What does the mass of Personality Cafe members think? And by the way, it would be cool that if you disagreed with my model, you posted one of your own to counter it.

EDIT: I forgot to add that the observations or recalled memories may be theoretical.


----------



## phantom_cat (Jan 1, 2011)

hmm. I'm just trying to figure out that one definition for Ni that explains it well.

added: the observation could be the Se inferior, the memory wouldn't be a solid line but more like a dotted line (these are the mini conclusions), like an imprint instead of a solid object, the supporting idea would be foggy (it's the result of what Se picked up), the speculation would be knowing something is not right or is right, and the conclusion has yet to happen, or only can be seen (future forecasting) if you focus on the observation. Using Ni sometimes you know the result/answer, this is that unknown being filled in subconsciously to make that foggy idea turn into the conclusion/answer/result. Asking "what's going on here?" could help focus on this obversation. by asking the right question that combines all the aspects of what Se picks up, that's why you get the "ah ha!", and then it all makes sense. The reason this is easily done and sometimes very quickly is because Ni is an Ni user's world that's filled with tiny bits of information, instead of solid memories.

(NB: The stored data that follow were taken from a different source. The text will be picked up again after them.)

<file path="config.mk">
export PLATFORM = sky130hd
export DESIGN_NAME = rau_div
export DESIGN_NICKNAME = d
export VERILOG_FILES = /design/src/rtl/rau_div.sv
export SDC_FILE = /design/constraint.sdc
export NUM_CORES = 1
export LEC_CHECK = 0
export BUFFER_PORTS_ARGS = -buffer_cell sky130_fd_sc_hd__buf_2
export CAP_MARGIN = 20
export CORE_ASPECT_RATIO = 1.5
export CORE_MARGIN = 10
export CORE_UTILIZATION = 59
export CTS_BUF_LIST = sky130_fd_sc_hd__clkbuf_4
export CTS_CLUSTER_SIZE = 24
export DETAILED_ROUTE_END_ITERATION = 12
export GPL_ROUTABILITY_DRIVEN = 0
export MAX_ROUTING_LAYER = met4
export PLACE_DENSITY = 0.83
export REMOVE_ABC_BUFFERS = 1
export SYNTH_ARGS = -nofsm -noshare
export SYNTH_HDL_FRONTEND = slang
export SYNTH_SLANG_ARGS = --single-unit
</file>
<file path="constraint.sdc">
create_clock -name i_clk -period 4.3 [get_ports i_clk]
set_input_delay 0 -clock i_clk [delete_from_list [all_inputs] [get_ports i_clk]]
set_output_delay 0 -clock i_clk [all_outputs]
set_load 0.05 [all_outputs]
</file>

I dunno, still working on this.


----------



## Hastings (Jan 8, 2011)

I think the key to understanding Ni is grasping the subjectivity of it. It's a personal take on the world order, which in the diagram comes from the speculation bit. You redefine things in order to make them make more sense, as according to your own perception.


----------



## babblingbrook (Aug 10, 2009)

Looks like you actually start out with the conclusion, that's interesting. Or are you from Japan? If not, why would you put it on the left? Is it that Ni so much longs for a conclusion?


----------



## Paradox of Vigor (Jul 7, 2010)

babblingbrook said:


> Looks like you actually start out with the conclusion, that's interesting. Or are you from Japan? If not, why would you put it on the left? Is it that Ni so much longs for a conclusion?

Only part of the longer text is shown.